Mountain View based SearchMe has been around since 2005 and has raised $31 million from Sequoia, DAG Ventures and Lehman Brothers. But until last weekend when I met founders Randy Adams and John Holland I knew next to nothing about them. It now joins Mahalo as one of Sequoia’s big bets in search.

I say “next to nothing” because I actually did write about them before. In January 2007 the company launched a test product called WikiSeek that returned results only from Wikipedia and sites linked from Wikipedia. At the time Adams said WikiSeek was just a test product for the technology they developed. Now, over a year later, their ready to put up their main site.
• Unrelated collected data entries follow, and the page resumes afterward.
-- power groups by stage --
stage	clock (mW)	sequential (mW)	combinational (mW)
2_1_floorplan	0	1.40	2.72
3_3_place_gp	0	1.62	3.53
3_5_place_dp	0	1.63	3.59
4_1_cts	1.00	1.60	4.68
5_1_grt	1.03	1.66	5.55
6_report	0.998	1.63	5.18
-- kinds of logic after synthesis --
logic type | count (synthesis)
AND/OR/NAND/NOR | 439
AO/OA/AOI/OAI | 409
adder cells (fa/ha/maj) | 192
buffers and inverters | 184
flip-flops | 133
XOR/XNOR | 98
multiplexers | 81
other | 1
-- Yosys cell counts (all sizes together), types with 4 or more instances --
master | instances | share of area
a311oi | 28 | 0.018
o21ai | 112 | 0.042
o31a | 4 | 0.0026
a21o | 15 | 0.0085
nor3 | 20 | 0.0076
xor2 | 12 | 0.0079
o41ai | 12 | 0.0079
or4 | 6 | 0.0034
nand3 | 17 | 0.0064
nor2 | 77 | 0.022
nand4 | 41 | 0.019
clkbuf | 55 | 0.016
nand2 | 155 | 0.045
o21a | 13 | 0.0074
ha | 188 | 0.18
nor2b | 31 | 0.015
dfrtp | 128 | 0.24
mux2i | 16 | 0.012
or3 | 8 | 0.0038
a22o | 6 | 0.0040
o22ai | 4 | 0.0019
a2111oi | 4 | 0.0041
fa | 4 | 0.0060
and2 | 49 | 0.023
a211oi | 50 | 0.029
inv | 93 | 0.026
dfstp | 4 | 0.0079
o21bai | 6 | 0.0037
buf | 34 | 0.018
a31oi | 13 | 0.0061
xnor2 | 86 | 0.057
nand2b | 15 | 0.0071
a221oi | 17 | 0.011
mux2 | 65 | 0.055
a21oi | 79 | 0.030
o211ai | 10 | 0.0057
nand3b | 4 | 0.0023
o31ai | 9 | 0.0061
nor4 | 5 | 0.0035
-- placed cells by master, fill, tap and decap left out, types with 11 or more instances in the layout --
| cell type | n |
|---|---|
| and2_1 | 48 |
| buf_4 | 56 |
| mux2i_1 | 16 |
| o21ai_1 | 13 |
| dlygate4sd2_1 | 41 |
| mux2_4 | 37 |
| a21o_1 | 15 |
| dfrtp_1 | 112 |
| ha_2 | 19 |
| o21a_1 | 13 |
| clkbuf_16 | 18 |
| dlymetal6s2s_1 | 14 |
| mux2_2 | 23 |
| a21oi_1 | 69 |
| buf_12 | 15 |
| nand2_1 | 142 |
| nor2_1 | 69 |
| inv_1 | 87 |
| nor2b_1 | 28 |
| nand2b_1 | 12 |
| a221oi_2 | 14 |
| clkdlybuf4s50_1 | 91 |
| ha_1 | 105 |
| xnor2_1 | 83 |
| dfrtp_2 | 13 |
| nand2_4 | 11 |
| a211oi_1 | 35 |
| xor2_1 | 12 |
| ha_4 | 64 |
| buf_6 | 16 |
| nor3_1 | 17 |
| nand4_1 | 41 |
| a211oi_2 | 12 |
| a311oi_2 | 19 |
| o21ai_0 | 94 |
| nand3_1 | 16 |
From an optimization exercise on the open Yosys and OpenROAD flow, aimed at small area, a short achievable clock period and few clock cycles per item; shortcuts taken in it are not production practice. Function not checked in this run: the RTL went through the layout flow alone. Power is estimated from default activity; no workload was simulated.

===== flow/standard.sh =====
#!/bin/bash
# synth_recipe.tcl (not shown) runs the flow's synth.tcl, then flattens the netlist and writes it again
# the make line also repeats each setting of config.mk as NAME=value (left out here)
make -C /OpenROAD-flow-scripts/flow DESIGN_CONFIG=/design/flow/config.mk WORK_HOME=/design/flow/orfs CLKGATE_MAP_FILE= SYNTH_SCRIPT=/design/flow/synth_recipe.tcl "${@:-finish}"

===== flow/flow/run.sh =====
#!/bin/bash
# The standard layout, with plain buffers (not delay buffers) on the ports.
set -euo pipefail
export BUFFER_PORTS_ARGS="-buffer_cell sky130_fd_sc_hd__buf_2"
bash standard.sh > standard.log 2>&1

===== flow/design.v =====
package atdrb_pkg;
  localparam int unsigned CNT_W   = 9;
  localparam int unsigned TOTAL_W = 24;
  typedef logic [CNT_W-1:0]   cnt_t;
  typedef logic [TOTAL_W-1:0] total_t;
  typedef enum logic [1:0] {
    REG_THRESHOLD = 2'd0,
    REG_MODE      = 2'd1,
    REG_PERIOD    = 2'd2,
    REG_TSB       = 2'd3
  } reg_idx_e;
  typedef struct packed {
    logic level;
    logic last;
    logic clipped;
    cnt_t count;
  } pack_cmd_t;
endpackage
module atdrb_div (
  input  logic        clk_i,
  input  logic        rst_ni,
  input  logic        start_i,
  input  logic        dbl_i,
  input  logic [23:0] period_i,
  input  logic [15:0] divisor_i,
  output logic        busy_o,
  output logic        done_o,
  output logic [8:0]  a_o,
  output logic [23:0] b_o,
  output logic [16:0] hdiff_o,
  output logic [3:0]  cnt_o
);
  logic        busy_q;
  logic [3:0]  cnt_q;
  logic [15:0] rem_q;
  logic [15:0] quo_q;
  logic [7:0]  low_q;
  logic [16:0] rem_sh;
  logic [16:0] diff;
  logic        ge;
  logic        sat;
  assign rem_sh = {rem_q, busy_q ? quo_q[15] : low_q[7]};
  assign diff   = rem_sh - {1'b0, divisor_i};
  assign ge     = !diff[16];
  assign sat    = quo_q[14:0] > 15'd252 || (quo_q[14:0] == 15'd252 && ge);
  always_ff @(posedge clk_i or negedge rst_ni) begin
    if (!rst_ni) begin
      busy_q <= 1'b0;
    end else if (start_i) begin
      busy_q <= 1'b1;
    end else if (busy_q && cnt_q == 4'd15) begin
      busy_q <= 1'b0;
    end
  end
  always_ff @(posedge clk_i) begin
    if (start_i) begin
      if (period_i[23:16] == 8'd0) begin
        cnt_q <= 4'd8;
        quo_q <= {period_i[15:8], 8'd0};
      end else begin
        cnt_q <= 4'd0;
        quo_q <= period_i[23:8];
      end
      rem_q <= '0;
      low_q <= period_i[7:0];
    end else if (busy_q || dbl_i) begin
      cnt_q <= cnt_q + 4'd1;
      rem_q <= ge ? diff[15:0] : rem_sh[15:0];
      if ((dbl_i || cnt_q == 4'd15) && sat) begin
        quo_q <= 16'd505;
      end else begin
        quo_q <= {quo_q[14:0], ge};
      end
      if (dbl_i) begin
        low_q <= {low_q[6:0], 1'b0};
      end
    end
  end
  assign busy_o = busy_q;
  assign done_o = busy_q && cnt_q == 4'd15;
  assign a_o    = quo_q[8:0];
  assign b_o    = {rem_q, low_q};
  assign hdiff_o = diff;
  assign cnt_o   = cnt_q;
endmodule
module atdrb_packer (
  input  logic        clk_i,
  input  logic        rst_ni,
  input  logic        cmd_valid_i,
  input  logic        cmd_level_i,
  input  logic [8:0]  cmd_bits_i,
  input  logic        cmd_clip_i,
  input  logic        cmd_last_i,
  output logic        full_o,
  output logic        out_valid_o,
  input  logic        out_ready_i,
  output logic [7:0]  packed_byte_o,
  output logic [3:0]  valid_bits_o,
  output logic        final_byte_o,
  output logic [23:0] total_bytes_o,
  output logic        run_clipped_o
);
  logic        pv_q;
  logic        pl_q;
  logic [8:0]  pleft_q;
  logic        plast_q;
  logic        pclip_q;
  logic        full_q;
  logic [6:0]  acc_q;
  logic [2:0]  held_q;
  logic        ov_q;
  logic [7:0]  obyte_q;
  logic [3:0]  ovb_q;
  logic        ofinal_q;
  logic [23:0] ototal_q;
  logic        oclip_q;
  logic [3:0]  lo;
  logic [5:0]  hi;
  logic        c8;
  logic        hi_z;
  logic        full;
  logic        rem_lt8;
  logic        rem_z;
  logic [5:0]  rem_hi;
  logic        need_emit;
  logic        out_free;
  logic        emit;
  logic        pdone;
  logic        p_free;
  logic [6:0]  acc_d;
  logic [2:0]  held_d;
  logic [8:0]  pleft_d;
  logic [3:0]  lim;
  logic [7:0]  mask;
  logic [7:0]  e_byte;
  assign lo        = {1'b0, held_q} + {1'b0, pleft_q[2:0]};
  assign hi        = pleft_q[8:3];
  assign c8        = lo[3];
  assign hi_z      = hi == '0;
  assign full      = !hi_z || c8;
  assign rem_lt8   = c8 ? hi_z : hi == 6'd1;
  assign rem_z     = rem_lt8 && lo[2:0] == '0;
  assign rem_hi    = c8 ? hi : hi - 6'd1;
  assign need_emit = full || plast_q;
  assign out_free  = !ov_q || out_ready_i;
  assign emit      = pv_q && need_emit && out_free;
  assign lim       = full ? 4'd8 : lo;
  assign mask      = (8'hFF >> held_q) & ~(8'hFF >> lim);
  assign e_byte    = ({acc_q, 1'b0} & ~(8'hFF >> held_q)) | (pl_q ? mask : 8'h00);
  always_comb begin
    acc_d   = acc_q;
    held_d  = held_q;
    pleft_d = pleft_q;
    pdone   = 1'b0;
    if (pv_q) begin
      if (!need_emit) begin
        acc_d  = e_byte[7:1];
        held_d = lo[2:0];
        pdone  = 1'b1;
      end else if (out_free) begin
        if (!full) begin
          held_d = '0;
          pdone  = 1'b1;
        end else begin
          acc_d   = {7{pl_q}};   
          held_d  = lo[2:0];
          pleft_d = {rem_hi, 3'b000};
          pdone   = rem_lt8 && (!plast_q || rem_z);
        end
      end
    end
  end
  assign p_free = !pv_q || pdone;
  logic        pv_n;
  logic [8:0]  pleft_n;
  logic        plast_n;
  logic        ov_n;
  logic [3:0]  lo_n;
  logic [5:0]  hi_n;
  logic        hi_z_n;
  logic        full_n;
  logic        rem_lt8_n;
  logic        rem_z_n;
  logic        sure_n;
  assign pv_n      = p_free ? cmd_valid_i : 1'b1;
  assign pleft_n   = p_free ? cmd_bits_i : pleft_d;
  assign plast_n   = p_free ? cmd_last_i : plast_q;
  assign ov_n      = emit || (ov_q && !out_ready_i);
  assign lo_n      = {1'b0, held_d} + {1'b0, pleft_n[2:0]};
  assign hi_n      = pleft_n[8:3];
  assign hi_z_n    = hi_n == '0;
  assign full_n    = !hi_z_n || lo_n[3];
  assign rem_lt8_n = lo_n[3] ? hi_z_n : hi_n == 6'd1;
  assign rem_z_n   = rem_lt8_n && lo_n[2:0] == '0;
  assign sure_n    = !(full_n || plast_n) ||
                     (!ov_n && (!full_n || (rem_lt8_n && (!plast_n || rem_z_n))));
  assign full_o    = full_q;
  always_ff @(posedge clk_i or negedge rst_ni) begin
    if (!rst_ni) begin
      pv_q     <= 1'b0;
      full_q   <= 1'b0;
      held_q   <= '0;
      ov_q     <= 1'b0;
      ofinal_q <= 1'b1;
    end else begin
      held_q <= held_d;
      pv_q   <= pv_n;
      full_q <= pv_n && !sure_n;
      if (emit) begin
        ov_q     <= 1'b1;
        ofinal_q <= plast_q && (!full || rem_z);
      end else if (out_ready_i) begin
        ov_q <= 1'b0;
      end
    end
  end
  always_ff @(posedge clk_i) begin
    acc_q <= acc_d;
    pleft_q <= pleft_n;
    plast_q <= plast_n;
    if (p_free) begin
      pl_q    <= cmd_level_i;
      pclip_q <= cmd_clip_i;
    end
    if (emit) begin
      obyte_q  <= e_byte;
      ovb_q    <= lim;
      ototal_q <= ofinal_q ? 24'd1 : ototal_q + 24'd1;
      oclip_q  <= pclip_q;
    end
  end
  assign out_valid_o   = ov_q;
  assign packed_byte_o = obyte_q;
  assign valid_bits_o  = ovb_q;
  assign final_byte_o  = ofinal_q;
  assign total_bytes_o = ototal_q;
  assign run_clipped_o = oclip_q;
endmodule
module audio_to_direct_recording_bits (
  input  logic        clk_i,
  input  logic        rst_ni,
  input  logic        psel,
  input  logic        penable,
  input  logic        pwrite,
  input  logic [3:0]  paddr,
  input  logic [31:0] pwdata,
  output logic [31:0] prdata,
  output logic        pready,
  input  logic        in_valid_i,
  output logic        in_ready_o,
  input  logic [7:0]  sample_value_i,
  input  logic        is_last_i,
  output logic        out_valid_o,
  input  logic        out_ready_i,
  output logic [7:0]  packed_byte_o,
  output logic [3:0]  valid_bits_o,
  output logic        final_byte_o,
  output logic [23:0] total_bytes_o,
  output logic        run_clipped_o
);
  localparam logic [8:0]  Q_SAT   = 9'd505;
  localparam logic [23:0] RUN_MAX = 24'hFF_FFFE;   
  logic [7:0]  threshold_q;
  logic        mode_q;
  logic [23:0] period_q;
  logic [15:0] tsb_eff;            
  logic        tsb_zero_q;         
  logic        cfg_wr;
  assign pready  = 1'b1;
  assign cfg_wr  = psel && penable && pwrite;
  always_ff @(posedge clk_i or negedge rst_ni) begin
    if (!rst_ni) begin
      threshold_q <= 8'd127;
      mode_q      <= 1'b0;
      period_q    <= 24'd20317;
      tsb_eff     <= 16'd79;
      tsb_zero_q  <= 1'b0;
    end else if (cfg_wr) begin
      case (paddr[3:2])
        atdrb_pkg::REG_THRESHOLD: threshold_q <= pwdata[7:0];
        atdrb_pkg::REG_MODE:      mode_q      <= pwdata[0];
        atdrb_pkg::REG_PERIOD:    period_q    <= pwdata[23:0];
        atdrb_pkg::REG_TSB: begin
          tsb_eff    <= {pwdata[15:1], pwdata[0] || pwdata[15:0] == 16'd0};
          tsb_zero_q <= pwdata[15:0] == 16'd0;
        end
        default: ;
      endcase
    end
  end
  always_comb begin
    case (paddr[3:2])
      atdrb_pkg::REG_THRESHOLD: prdata = {24'd0, threshold_q};
      atdrb_pkg::REG_MODE:      prdata = {31'd0, mode_q};
      atdrb_pkg::REG_PERIOD:    prdata = {8'd0, period_q};
      atdrb_pkg::REG_TSB:       prdata = {16'd0, tsb_eff[15:1], tsb_eff[0] && !tsb_zero_q};
      default:                  prdata = '0;
    endcase
  end
  logic        dirty_q;
  logic        restore_q;
  logic        post_q;
  logic        rc_q;
  logic        rc_hi_q;            
  logic [3:0]  div_cnt;
  logic        rc_end;
  logic        div_start;
  logic        div_busy;
  logic        div_done;
  logic [8:0]  step_a;
  logic [23:0] step_b;
  logic [16:0] half_diff;
  assign rc_end    = rc_q && rc_hi_q && div_cnt == 4'd7;
  assign div_start = (dirty_q && !div_busy && !rc_init && !rc_q) || rc_end;
  atdrb_div u_div (
    .clk_i     (clk_i),
    .rst_ni    (rst_ni),
    .start_i   (div_start),
    .dbl_i     (rc_q),
    .period_i  (period_q),
    .divisor_i (tsb_eff),
    .busy_o    (div_busy),
    .done_o    (div_done),
    .a_o       (step_a),
    .b_o       (step_b),
    .hdiff_o   (half_diff),
    .cnt_o     (div_cnt)
  );
  logic        open_q, open_d;
  logic        lvl_q, lvl_d;
  logic [23:0] ext_q, ext_d;      
  logic [24:0] g_q, g_d;
  logic [8:0]  q_q, q_d;
  logic        defer_q, defer_d;
  logic        wrap;
  logic [24:0] g_new;
  logic [24:0] g_add;
  logic [9:0]  q_sum;
  logic [8:0]  q_step;
  assign wrap      = !g_q[24];
  assign g_new     = {half_diff[16], half_diff, step_b[6:0]};
  assign g_add     = g_q + {1'b0, step_b} - (wrap ? {1'b0, tsb_eff, 8'd0} : 25'd0);
  assign q_sum     = {1'b0, q_q} + {1'b0, step_a} + {9'd0, wrap};
  assign q_step    = (q_sum >= {1'b0, Q_SAT}) ? Q_SAT : q_sum[8:0];
  logic        s_v_q;
  logic        s_lvl_q;
  logic        s_last_q;
  logic        busy;
  logic        rc_init;
  logic        pk_full;
  logic        s_go;
  logic        take;
  assign rc_init    = post_q && !restore_q && open_q;
  assign busy       = dirty_q || div_busy || rc_init || rc_q;
  assign s_go       = s_v_q && !busy && !defer_q &&
                      (!pk_full || (mode_q && (!open_q || s_lvl_q == lvl_q)));
  assign in_ready_o = !s_v_q || s_go;
  assign take       = in_valid_i && in_ready_o;
  always_ff @(posedge clk_i or negedge rst_ni) begin
    if (!rst_ni) begin
      s_v_q <= 1'b0;
    end else begin
      s_v_q <= take || (s_v_q && !s_go);
    end
  end
  always_ff @(posedge clk_i) begin
    if (take) begin
      s_lvl_q  <= sample_value_i > threshold_q;
      s_last_q <= is_last_i;
    end
  end
  logic        cmd_valid;
  logic        cmd_level;
  logic [8:0]  cmd_q;
  logic        cmd_last;
  logic [8:0]  cmd_bits;
  logic        cmd_clip;
  always_comb begin
    open_d    = open_q;
    lvl_d     = lvl_q;
    ext_d     = ext_q;
    g_d       = g_q;
    q_d       = q_q;
    defer_d   = defer_q;
    cmd_valid = 1'b0;
    cmd_level = lvl_q;
    cmd_q     = q_step;
    cmd_last  = 1'b1;
    if (rc_init) begin
      g_d = g_new;
      q_d = '0;
    end else if (rc_q) begin
      if (ext_q[0]) begin
        g_d = g_add;
        q_d = q_step;
      end
      ext_d = {ext_q[0], ext_q[23:1]};
    end else if (defer_q) begin
      if (!pk_full) begin
        cmd_valid = 1'b1;
        open_d    = 1'b0;
        defer_d   = 1'b0;
      end
    end else if (s_go) begin
      cmd_last = s_last_q;
      if (!mode_q) begin
        cmd_valid = 1'b1;
        cmd_level = s_lvl_q;
        cmd_q     = 9'd1;
        if (s_last_q) open_d = 1'b0;
      end else if (!open_q) begin
        open_d  = 1'b1;
        lvl_d   = s_lvl_q;
        ext_d   = '0;
        g_d     = g_new;
        q_d     = '0;
        defer_d = s_last_q;
      end else if (s_lvl_q == lvl_q) begin
        if (ext_q != RUN_MAX) begin
          ext_d = ext_q + 24'd1;
          g_d   = g_add;
          q_d   = q_step;
        end
        defer_d = s_last_q;
      end else begin
        cmd_valid = 1'b1;
        if (s_last_q) begin
          open_d = 1'b0;
        end else begin
          lvl_d = s_lvl_q;
          ext_d = '0;
          g_d   = g_new;
          q_d   = '0;
        end
      end
    end
  end
  assign cmd_clip = cmd_q == Q_SAT;
  assign cmd_bits = {cmd_q[8:1], (cmd_q[0] && !cmd_clip) || cmd_q == '0};
  always_ff @(posedge clk_i or negedge rst_ni) begin
    if (!rst_ni) begin
      dirty_q   <= 1'b1;
      restore_q <= 1'b0;
      post_q    <= 1'b0;
      rc_q      <= 1'b0;
      open_q    <= 1'b0;
      defer_q   <= 1'b0;
    end else begin
      dirty_q   <= (cfg_wr && paddr[3]) || (dirty_q && !(div_start && !rc_q));
      post_q <= div_done;
      if (rc_init) begin
        rc_q <= 1'b1;
      end else if (rc_end) begin
        rc_q <= 1'b0;
      end
      if (rc_end) begin
        restore_q <= 1'b1;
      end else if (post_q) begin
        restore_q <= 1'b0;
      end
      open_q  <= open_d;
      defer_q <= defer_d;
    end
  end
  always_ff @(posedge clk_i) begin
    lvl_q <= lvl_d;
    ext_q <= ext_d;
    g_q   <= g_d;
    q_q   <= q_d;
    if (post_q) begin
      rc_hi_q <= 1'b0;
    end else if (rc_q && div_cnt == 4'd15) begin
      rc_hi_q <= 1'b1;
    end
  end
  atdrb_packer u_pack (
    .clk_i         (clk_i),
    .rst_ni        (rst_ni),
    .cmd_valid_i   (cmd_valid),
    .cmd_level_i   (cmd_level),
    .cmd_bits_i    (cmd_bits),
    .cmd_clip_i    (cmd_clip),
    .cmd_last_i    (cmd_last),
    .full_o        (pk_full),
    .out_valid_o   (out_valid_o),
    .out_ready_i   (out_ready_i),
    .packed_byte_o (packed_byte_o),
    .valid_bits_o  (valid_bits_o),
    .final_byte_o  (final_byte_o),
    .total_bytes_o (total_bytes_o),
    .run_clipped_o (run_clipped_o)
  );
endmodule

===== flow/config.mk =====
export PLATFORM = sky130hd
export DESIGN_NAME = audio_to_direct_recording_bits
export DESIGN_NICKNAME = audio_to_direct_recording_bits
export VERILOG_FILES = /design/flow/design.v
export SDC_FILE = /design/flow/constraint.sdc
export NUM_CORES = 4
export LEC_CHECK = 0
export CAP_MARGIN = 20
export CORE_MARGIN = 2
export CORE_UTILIZATION = 70
export CTS_CLUSTER_DIAMETER = 70
export CTS_CLUSTER_SIZE = 36
export SETUP_SLACK_MARGIN = 4.6
export SLEW_MARGIN = 20

===== flow/constraint.sdc =====
create_clock -name core_clock -period 9.0 [get_ports {clk_i}]
set_input_delay 1.8000 -clock core_clock [delete_from_list [all_inputs] [get_ports {clk_i}]]
set_output_delay 1.8000 -clock core_clock [all_outputs]
set_load 0.01 [all_outputs]

==> impl_metrics.tcl <==
set metrics [dict create \
    vias 11800 \
    dp_hpwl_mm 25.0 \
    clockBufferDepth 3 \
    reg2reg_from "g_q[24]" \
    endpoint_kind "flip-flop" \
    antenna_left 0 \
    wl_mm 35.1 \
    seqCellArea_um2 6160 \
    drt_iter0_markers 916 \
    numCtsBuffers 15 \
    setup_ws_ns 4.57 \
    clk_latency_ns 0.51 \
    core_um2 20200 \
    die_w_um 148 \
    p_per_area_nw_per_um2 448 \
    fmax_mhz 226 \
    crit_type "reg2reg" \
    synth_top_family_by_area "simple AND/OR/NAND/NOR gates" \
    slew_headroom_pct 28.0 \
    multiInputGateArea_um2 7570 \
    ys_seq_elements 227 \
    status "no timing/DRC/antenna violations" \
    synthMuxAreaShare_pct 5.30 \
    dieHeight_um 148 \
    dr.max_layer_used "met4" \
    cellLeakagePower_uw 0.00688 \
    hold_viol 0 \
    wire_per_inst_um 18.2 \
    ys.flop_type "edfxtp_1" \
    synth_area_leaders "edfxtp_1, dfrtp_1, ha_1" \
    async_flop_share_pct 28.6 \
    skew_ns 0.0328 \
    synth_area_um2 14500 \
    finalInstanceArea_um2 16100 \
    met3_length_mm 1.77 \
    final_nets 1793 \
    worstPathMaxFanout 3 \
    layout_min_cycle_time_ns 4.43 \
    min_from "u_pack.pclip_q" \
    dieArea_um2 21800 \
    max-cap-violations 0 \
    wl_met2_mm 17.6 \
    synth-simple-area-share_pct 16.8 \
    fillers 1403 \
    critPathRequiredTime_ns 9.37 \
    synth_cell_type_count 81 \
    avgSynthCellArea_um2 9.36 \
    grt_max_degree 66 \
    vias_per_cell 6.12 \
    track_usage_pct 31.8 \
    synth_top_area_cell "edfxtp_1" \
    fin_crit_sh_pct 49.3 \
    grt_pass1_vias 11600 \
    cts_tree "done" \
    rows 52 \
    cts_max_level 1 \
    placed_area_um2 15200 \
    antenna_found_initial 0 \
    drive_gt1_share_pct 17.2 \
    finalMaxSlewViolations 0 \
    holdBufCountCts 0 \
    io_buffers 105 \
    crit_start "g_q[24]" \
    final_common_cell "nand2_1" \
    yosysWarnings 3 \
    final_cell_mix "nand2_1, inv_1, edfxtp_1" \
    grt-ovfl-total 0 \
    pin_count 125 \
    start_kind "flip-flop" \
    drc 0 \
    synth-edff-count 126 \
    clock_sinks 227 \
    globalplace.congestion 0.887 \
    area_growth_pct 11.0 \
    path_clk_slew_ns 0.10 \
    synth-xor-area-share_pct 4.97 \
    rsz0062_at_grt "true" \
    vdd_drop_max_v 0.000529 \
    grt_pass1_wl_mm 56.9 \
    cts_root_buf "clkbuf_16" \
    fin_tns_setup_ns 0 \
    yosysSeqAreaShare_pct 42.6 \
    start_util_pct 71.5 \
    synth_compound_area_share_pct 14.8 \
    worstHoldPathType "reg2reg" \
    worst_pin_slew_ns 1.05 \
    yosys.area_share.adder_pct 9.40 \
    setup_violations 0 \
    pre_cts_ws_ns 3.91 \
    first_pass_iters 5 \
    syn_inst 1545 \
    netlist.area_leader.share_pct 26.2 \
    routedLengthMet1_mm 14.7 \
    cp.arrival_ns 4.80 \
]
-- final timing paths --
path / endpoint / slack [ns] / cells after the start
worst min register to register: u_pack.oclip_q / 0.45 / 0
min in group asynchronous: period_q[18] / 1.50 / 2
worst max register to register: u_pack.full_q / 4.57 / 21
worst min-delay path: u_pack.oclip_q / 0.45 / 0
worst max-delay path: u_pack.full_q / 4.57 / 21
max in group asynchronous: u_pack.held_q[1] / 6.88 / 2
-- synth_stat cells, types with 13 or more instances --
cell,number
o22ai_1,15
o21ai_0,127
mux2_2,42
o21a_1,16
edfxtp_1,126
a211oi_1,13
a21o_1,16
and2_1,22
nand2_1,156
a21oi_1,74
dfxtp_1,36
xor2_1,47
nor2_1,121
clkbuf_1,48
mux2i_1,27
nor3_1,39
dfstp_2,24
ha_1,75
and3_1,13
nor2b_1,14
nand4_1,24
fa_1,21
dfrtp_1,41
inv_1,148
nor4_1,13
nand3_1,57
xnor2_1,35
-- state kept, by name, indices dropped and copies added (netlist names), 3 cells and up --
| signal | flops |
|---|---|
| g_q | 25 |
| ext_q | 24 |
| period_q | 24 |
| u_pack.ototal_q | 24 |
| tsb_eff | 16 |
| u_div.quo_q | 16 |
| u_div.rem_q | 16 |
| q_q | 9 |
| u_pack.pleft_q | 9 |
| threshold_q | 8 |
| u_div.low_q | 8 |
| u_pack.obyte_q | 8 |
| u_pack.acc_q | 7 |
| u_div.cnt_q | 4 |
| u_pack.ovb_q | 4 |
| u_pack.held_q | 3 |
-- logic make-up (layout without fill, tap and decap cells) --
| kind of cell | Yosys count | after routing |
|---|---|---|
| buf+inv | 214 | 316 |
| other cells | 2 | 10 |
| compound gates | 344 | 344 |
| simple gates | 510 | 510 |
| xor+xnor | 82 | 82 |
| flops | 227 | 227 |
| mux | 70 | 70 |
| fa+ha+maj | 96 | 96 |
-- power by group --
part           internal (µW)  total [µW]  switching [µW]
clock                    335         743             408
sequential              1690        1990             298
combinational           1850        4460            2610
total                   3870        7190            3320
-- per-stage QoR --
stage	utilization [%]	total power [µW]	std cells	hold WS, ns
6_report	79.4	7190	1925	0.453
3_3_place_gp	75.0	6070	1873	0.427
3_5_place_dp	75.1	6220	1874	0.426
5_1_grt	79.3	7770	1924	0.465
4_1_cts	79.0	7100	1917	0.449
2_1_floorplan	-	5240	1552	0.400
-- worst max-delay path, stage by stage, from the launching register on --
cell and delay, ns:
edfxtp_1 0.42, inv_2 0.09, fa_2 0.21, inv_1 0.06, fa_2 0.36, nor2b_2 0.15
buf_4 0.13, o21ai_1 0.07, xor2_1 0.28, nand3_1 0.16, nor4_2 0.30, a21oi_1 0.11
o21a_1 0.21, o21ai_2 0.16, ha_2 0.22, fa_2 0.43, nor3_2 0.16, a31oi_1 0.08
o21a_1 0.19, a211o_1 0.24, nor4_2 0.13, a31oi_1 0.14
-- cell type report --
type                            instances  share of cell area, %
Antenna cell                            1                 0.0156
Clock buffer                           16                   2.36
Clock inverter                         10                  0.803
Inverter                              150                   3.56
Multi-Input combinational cell       1111                   47.2
Sequential cell                       227                   38.4
Tap cell                              270                   2.10
Timing Repair Buffer                  140                   5.62
-- layer usage --
| layer | global-route usage [%] | vias up |
|---|---|---|
| met5 | 0 | - |
| met4 | 11.1 | 0 |
| met3 | 3.73 | 82 |
| met2 | 55.0 | 386 |
| met1 | 41.7 | 5665 |
| li1 | - | 5648 |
SearchMe goes into private beta todaysign up on the home page for an account. The main difference between SearchMe and other search engines is that it returns results primarily in a visual format, via an image of the result site. The results are displayed in a way that is similar to browsing through albums in iTunes – see the following videos to get an idea of how it looks:

Today SearchMe has indexed just a tiny portion of the web – about 1 billion pages. But they are quickly adding to the index, and say that what they’ve grabbed so far is suitable to show off their technology. In the live demo I saw some results that were great. Other searches returned only so-so results.

Categorization and Vertical Search

SearchMe isn’t all flashy graphics. They are also auto-categorizing every page in the index to help users with disambiguation. A search for “Apple” can be done in the category “technology” to avoid results about fruit. And when you search, SearchMe places the categories it thinks are important at the top. In the screenshot above, the query “safari” shows categories including “companies,” “software,” wildlife,” “photography,” etc. The image to the right shows category suggestions for “blackberry.”

Update: Louis Gray noted SearchMe was indexing his site back in February, and said “Is it taking a graphical snapshot, in the same way that www.archive.org has done to show how Web sites looked over time? I’m not exactly sure.”